**AIM OF THE EXERCISE:** From the entries provided below, copy each line that contains the word "switching".

Source data:
..............................

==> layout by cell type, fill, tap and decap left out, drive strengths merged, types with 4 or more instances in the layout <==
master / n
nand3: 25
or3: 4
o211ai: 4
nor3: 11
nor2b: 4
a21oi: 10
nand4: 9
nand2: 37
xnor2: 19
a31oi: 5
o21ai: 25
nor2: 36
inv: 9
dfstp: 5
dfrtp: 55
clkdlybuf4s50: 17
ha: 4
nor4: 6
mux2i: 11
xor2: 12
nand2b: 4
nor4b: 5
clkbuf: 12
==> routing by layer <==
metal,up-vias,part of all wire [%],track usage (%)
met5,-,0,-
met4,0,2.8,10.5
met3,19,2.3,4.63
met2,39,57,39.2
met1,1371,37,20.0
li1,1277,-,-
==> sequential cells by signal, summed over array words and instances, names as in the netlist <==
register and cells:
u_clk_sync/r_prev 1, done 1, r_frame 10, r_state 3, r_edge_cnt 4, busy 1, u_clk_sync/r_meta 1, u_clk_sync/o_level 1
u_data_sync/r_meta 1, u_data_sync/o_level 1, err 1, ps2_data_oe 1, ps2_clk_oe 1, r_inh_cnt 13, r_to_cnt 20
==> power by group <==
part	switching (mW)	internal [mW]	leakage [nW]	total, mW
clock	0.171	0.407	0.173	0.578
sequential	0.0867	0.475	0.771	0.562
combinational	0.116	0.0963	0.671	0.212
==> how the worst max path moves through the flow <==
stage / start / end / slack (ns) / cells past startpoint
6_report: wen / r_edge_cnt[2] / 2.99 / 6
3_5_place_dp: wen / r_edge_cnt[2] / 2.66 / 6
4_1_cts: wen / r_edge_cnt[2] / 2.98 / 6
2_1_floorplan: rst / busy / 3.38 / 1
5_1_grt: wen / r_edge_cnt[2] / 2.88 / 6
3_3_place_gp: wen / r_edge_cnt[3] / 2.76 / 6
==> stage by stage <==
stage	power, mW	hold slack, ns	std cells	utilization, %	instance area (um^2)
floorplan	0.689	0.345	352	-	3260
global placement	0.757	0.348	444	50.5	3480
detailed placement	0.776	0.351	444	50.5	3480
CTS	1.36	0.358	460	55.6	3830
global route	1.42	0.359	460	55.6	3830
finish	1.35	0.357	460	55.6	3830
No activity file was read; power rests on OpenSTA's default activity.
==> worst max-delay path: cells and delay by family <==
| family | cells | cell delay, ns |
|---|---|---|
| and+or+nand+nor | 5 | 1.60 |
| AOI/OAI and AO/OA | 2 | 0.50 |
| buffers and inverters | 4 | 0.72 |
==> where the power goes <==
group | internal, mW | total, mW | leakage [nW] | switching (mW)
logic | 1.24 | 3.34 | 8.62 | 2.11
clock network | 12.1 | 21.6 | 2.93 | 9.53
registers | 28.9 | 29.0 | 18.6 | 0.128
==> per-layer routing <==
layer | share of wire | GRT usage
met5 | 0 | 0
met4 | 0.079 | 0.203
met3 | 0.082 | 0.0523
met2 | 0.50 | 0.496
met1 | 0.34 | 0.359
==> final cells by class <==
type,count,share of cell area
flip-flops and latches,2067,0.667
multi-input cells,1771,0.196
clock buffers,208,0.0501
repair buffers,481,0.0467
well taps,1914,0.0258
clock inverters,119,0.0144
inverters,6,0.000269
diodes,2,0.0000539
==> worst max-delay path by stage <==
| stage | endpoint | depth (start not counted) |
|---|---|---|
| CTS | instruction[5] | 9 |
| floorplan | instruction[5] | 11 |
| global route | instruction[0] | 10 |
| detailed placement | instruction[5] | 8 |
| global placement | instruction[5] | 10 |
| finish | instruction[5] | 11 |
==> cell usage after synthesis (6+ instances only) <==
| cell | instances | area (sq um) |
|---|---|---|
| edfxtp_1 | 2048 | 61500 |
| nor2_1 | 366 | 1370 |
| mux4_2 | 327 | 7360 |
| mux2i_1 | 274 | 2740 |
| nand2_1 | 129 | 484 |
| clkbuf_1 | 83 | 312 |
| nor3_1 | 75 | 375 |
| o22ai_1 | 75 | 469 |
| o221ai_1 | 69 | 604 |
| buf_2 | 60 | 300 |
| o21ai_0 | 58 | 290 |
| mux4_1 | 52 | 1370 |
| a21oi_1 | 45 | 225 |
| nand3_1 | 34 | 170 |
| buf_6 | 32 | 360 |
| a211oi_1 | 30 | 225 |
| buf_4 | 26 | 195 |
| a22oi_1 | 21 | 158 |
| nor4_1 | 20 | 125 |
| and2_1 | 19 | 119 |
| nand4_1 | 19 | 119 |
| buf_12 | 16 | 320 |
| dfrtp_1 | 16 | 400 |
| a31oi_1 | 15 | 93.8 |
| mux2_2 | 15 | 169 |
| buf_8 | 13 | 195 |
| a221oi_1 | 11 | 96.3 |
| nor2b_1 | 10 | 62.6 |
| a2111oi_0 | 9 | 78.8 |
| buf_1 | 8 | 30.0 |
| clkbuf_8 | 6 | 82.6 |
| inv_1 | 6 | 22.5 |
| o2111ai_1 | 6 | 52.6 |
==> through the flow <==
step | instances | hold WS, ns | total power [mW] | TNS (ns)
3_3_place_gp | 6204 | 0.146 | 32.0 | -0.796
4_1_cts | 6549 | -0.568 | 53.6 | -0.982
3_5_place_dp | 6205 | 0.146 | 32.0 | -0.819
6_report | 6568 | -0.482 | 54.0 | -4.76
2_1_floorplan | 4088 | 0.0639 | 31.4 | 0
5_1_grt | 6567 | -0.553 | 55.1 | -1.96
===== src/flat_wrapper.sv =====
// flat-port wrapper written by rule: the top's interface ports become plain ports
module pipe_hazard_ctrl_flat 
#(
  parameter int MULT_LAT = 32,
  parameter int DIV_LAT  = 33,
  parameter int CNT_W    = 32
)
  (clk, clr, o_dbg_state, bus_fd_rs, bus_fd_rt, bus_fd_uses_rs, bus_fd_uses_rt, bus_dx_is_load, bus_dx_rd, bus_dx_is_md, bus_md_is_div, bus_branch_taken, bus_pc_en, bus_fd_en, bus_dx_en, bus_xm_en, bus_mw_en, bus_fd_flush, bus_dx_flush, bus_xm_flush, bus_md_start, bus_md_busy, bus_stall_cycles);
  pipe_hazard_ctrl_if #(.CNT_W(CNT_W)) bus_i ();
  input  logic clk;
  input  logic clr;
  output logic [1:0] o_dbg_state;
  input wire logic [$bits(bus_i.fd_rs)-1:0] bus_fd_rs;
  input wire logic [$bits(bus_i.fd_rt)-1:0] bus_fd_rt;
  input wire logic [$bits(bus_i.fd_uses_rs)-1:0] bus_fd_uses_rs;
  input wire logic [$bits(bus_i.fd_uses_rt)-1:0] bus_fd_uses_rt;
  input wire logic [$bits(bus_i.dx_is_load)-1:0] bus_dx_is_load;
  input wire logic [$bits(bus_i.dx_rd)-1:0] bus_dx_rd;
  input wire logic [$bits(bus_i.dx_is_md)-1:0] bus_dx_is_md;
  input wire logic [$bits(bus_i.md_is_div)-1:0] bus_md_is_div;
  input wire logic [$bits(bus_i.branch_taken)-1:0] bus_branch_taken;
  output wire logic [$bits(bus_i.pc_en)-1:0] bus_pc_en;
  output wire logic [$bits(bus_i.fd_en)-1:0] bus_fd_en;
  output wire logic [$bits(bus_i.dx_en)-1:0] bus_dx_en;
  output wire logic [$bits(bus_i.xm_en)-1:0] bus_xm_en;
  output wire logic [$bits(bus_i.mw_en)-1:0] bus_mw_en;
  output wire logic [$bits(bus_i.fd_flush)-1:0] bus_fd_flush;
  output wire logic [$bits(bus_i.dx_flush)-1:0] bus_dx_flush;
  output wire logic [$bits(bus_i.xm_flush)-1:0] bus_xm_flush;
  output wire logic [$bits(bus_i.md_start)-1:0] bus_md_start;
  output wire logic [$bits(bus_i.md_busy)-1:0] bus_md_busy;
  output wire logic [$bits(bus_i.stall_cycles)-1:0] bus_stall_cycles;
  assign bus_i.fd_rs = bus_fd_rs;
  assign bus_i.fd_rt = bus_fd_rt;
  assign bus_i.fd_uses_rs = bus_fd_uses_rs;
  assign bus_i.fd_uses_rt = bus_fd_uses_rt;
  assign bus_i.dx_is_load = bus_dx_is_load;
  assign bus_i.dx_rd = bus_dx_rd;
  assign bus_i.dx_is_md = bus_dx_is_md;
  assign bus_i.md_is_div = bus_md_is_div;
  assign bus_i.branch_taken = bus_branch_taken;
  assign bus_pc_en = bus_i.pc_en;
  assign bus_fd_en = bus_i.fd_en;
  assign bus_dx_en = bus_i.dx_en;
  assign bus_xm_en = bus_i.xm_en;
  assign bus_mw_en = bus_i.mw_en;
  assign bus_fd_flush = bus_i.fd_flush;
  assign bus_dx_flush = bus_i.dx_flush;
  assign bus_xm_flush = bus_i.xm_flush;
  assign bus_md_start = bus_i.md_start;
  assign bus_md_busy = bus_i.md_busy;
  assign bus_stall_cycles = bus_i.stall_cycles;
  pipe_hazard_ctrl #(.MULT_LAT(MULT_LAT), .DIV_LAT(DIV_LAT), .CNT_W(CNT_W)) u_core (.clk(clk), .clr(clr), .bus(bus_i), .o_dbg_state(o_dbg_state));
endmodule
==> src/rtl/crypto_round_sequencer.sv <==
// ---------------------------------------------------------------------------
// crypto_round_sequencer
//
// Purpose:
//   Multi-cycle controller that steps a combinational 32-bit crypto round
//   core through NUM_ROUNDS rounds. Each round's core output is fed back as
//   the next round's rs1. The block sits between the CPU custom-instruction
//   issue logic and the round core.
//
// Handshakes (valid/ready semantics):
//   Request : a request transfers on a rising edge where start && ready.
//             ready is high only in IDLE; start is ignored otherwise.
//   Result  : a result transfers on a rising edge where
//             result_valid && result_ready. result_valid is high only in
//             DONE and, once high, stays high with result stable until the
//             transfer (or an abort / reset).
//
// Ports:
//   CLK, RST              clock (rising edge), asynchronous active-high reset
//   start, rs1, rs2, sel  request strobe and operands (sel: 0 enc, 1 dec)
//   ready                 request may be accepted (IDLE)
//   busy                  operation in flight or result pending (RUN/DONE)
//   result, result_valid  final round output and its valid flag
//   result_ready          consumer acknowledge for result
//   core_rs1/rs2/count/sel  registered drive to the round core
//   core_rd               round core output (combinational, same cycle)
//   abort                 early exit from RUN/DONE (CRYPTO_ABORT_EN only)
//   dbg_state_o           current FSM state (0 IDLE, 1 RUN, 2 DONE)
//
// Build option:
//   CRYPTO_ABORT_EN  - when defined, adds the abort input.
// ---------------------------------------------------------------------------
module crypto_round_sequencer #(
    parameter int NUM_ROUNDS = 4,
    parameter int DATA_W     = 32
) (
    input  logic              CLK,
    input  logic              RST,
    input  logic              start,
    input  logic [DATA_W-1:0] rs1,
    input  logic [DATA_W-1:0] rs2,
    input  logic              sel,
`ifdef CRYPTO_ABORT_EN
    input  logic              abort,
`endif
    output logic              ready,
    output logic              busy,
    output logic [DATA_W-1:0] result,
    output logic              result_valid,
    input  logic              result_ready,
    output logic [DATA_W-1:0] core_rs1,
    output logic [DATA_W-1:0] core_rs2,
    output logic [1:0]        core_count,
    output logic              core_sel,
    input  logic [DATA_W-1:0] core_rd,
    output logic [1:0]        dbg_state_o
);

    typedef enum logic [1:0] {
        ST_IDLE = 2'd0,
        ST_RUN  = 2'd1,
        ST_DONE = 2'd2
    } state_e;

    localparam logic [3:0] LAST_ROUND = 4'(NUM_ROUNDS - 1);
    // Decrypt count for round r is (NUM_ROUNDS-1-r) mod 4; only the low two
    // bits of the subtraction matter, so the arithmetic is done in 2 bits.
    localparam logic [1:0] LAST_CNT   = 2'(NUM_ROUNDS - 1);

    state_e            state_q, state_d;
    logic [DATA_W-1:0] data_q, data_d;
    logic [DATA_W-1:0] key_q, key_d;
    logic              sel_q, sel_d;
    logic [3:0]        round_q, round_d;
    logic [1:0]        count_q, count_d;
    logic [DATA_W-1:0] result_q, result_d;
    logic [3:0]        round_inc;
    logic              abort_w;
    logic              last_round;

`ifdef CRYPTO_ABORT_EN
    assign abort_w = abort;
`else
    assign abort_w = 1'b0;
`endif

    assign last_round = (round_q == LAST_ROUND);

    // -----------------------------------------------------------------------
    // FSM: state register
    // -----------------------------------------------------------------------
    always_ff @(posedge CLK or posedge RST) begin
        if (RST) begin
            state_q <= ST_IDLE;
        end else begin
            state_q <= state_d;
        end
    end

    // -----------------------------------------------------------------------
    // FSM: next-state logic. Abort wins over completion and acknowledge.
    // -----------------------------------------------------------------------
    always_comb begin
        state_d = state_q;
        case (state_q)
            ST_IDLE: begin
                if (start) state_d = ST_RUN;
            end
            ST_RUN: begin
                if (abort_w)         state_d = ST_IDLE;
                else if (last_round) state_d = ST_DONE;
            end
            ST_DONE: begin
                if (abort_w)           state_d = ST_IDLE;
                else if (result_ready) state_d = ST_IDLE;
            end
            default: state_d = ST_IDLE;
        endcase
    end

    // -----------------------------------------------------------------------
    // FSM: outputs
    // -----------------------------------------------------------------------
    always_comb begin
        ready        = 1'b0;
        busy         = 1'b0;
        result_valid = 1'b0;
        case (state_q)
            ST_IDLE: ready = 1'b1;
            ST_RUN:  busy  = 1'b1;
            ST_DONE: begin
                busy         = 1'b1;
                result_valid = 1'b1;
            end
            default: ;
        endcase
    end

    // -----------------------------------------------------------------------
    // Datapath next-state. The core count is precomputed one edge ahead so
    // that core_count comes straight from a flop like the other core inputs.
    // An aborted RUN cycle leaves data/round untouched.
    // -----------------------------------------------------------------------
    always_comb begin
        data_d    = data_q;
        key_d     = key_q;
        sel_d     = sel_q;
        round_d   = round_q;
        count_d   = count_q;
        result_d  = result_q;
        round_inc = round_q + 4'd1;
        case (state_q)
            ST_IDLE: begin
                if (start) begin
                    data_d  = rs1;
                    key_d   = rs2;
                    sel_d   = sel;
                    round_d = 4'd0;
                    count_d = sel ? LAST_CNT : 2'd0;
                end
            end
            ST_RUN: begin
                if (!abort_w) begin
                    data_d = core_rd;
                    if (last_round) begin
                        // round stays at NUM_ROUNDS-1 so count holds its last value
                        result_d = core_rd;
                    end else begin
                        round_d = round_inc;
                        count_d = sel_q ? (LAST_CNT - round_inc[1:0]) : round_inc[1:0];
                    end
                end
            end
            default: ;
        endcase
    end

    always_ff @(posedge CLK or posedge RST) begin
        if (RST) begin
            data_q   <= '0;
            key_q    <= '0;
            sel_q    <= 1'b0;
            round_q  <= 4'd0;
            count_q  <= 2'd0;
            result_q <= '0;
        end else begin
            data_q   <= data_d;
            key_q    <= key_d;
            sel_q    <= sel_d;
            round_q  <= round_d;
            count_q  <= count_d;
            result_q <= result_d;
        end
    end

    assign result      = result_q;
    assign core_rs1    = data_q;
    assign core_rs2    = key_q;
    assign core_sel    = sel_q;
    assign core_count  = count_q;
    assign dbg_state_o = state_q;

endmodule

..............................

**TASK OUTPUT:**
part	switching (mW)	internal [mW]	leakage [nW]	total, mW
group | internal, mW | total, mW | leakage [nW] | switching (mW)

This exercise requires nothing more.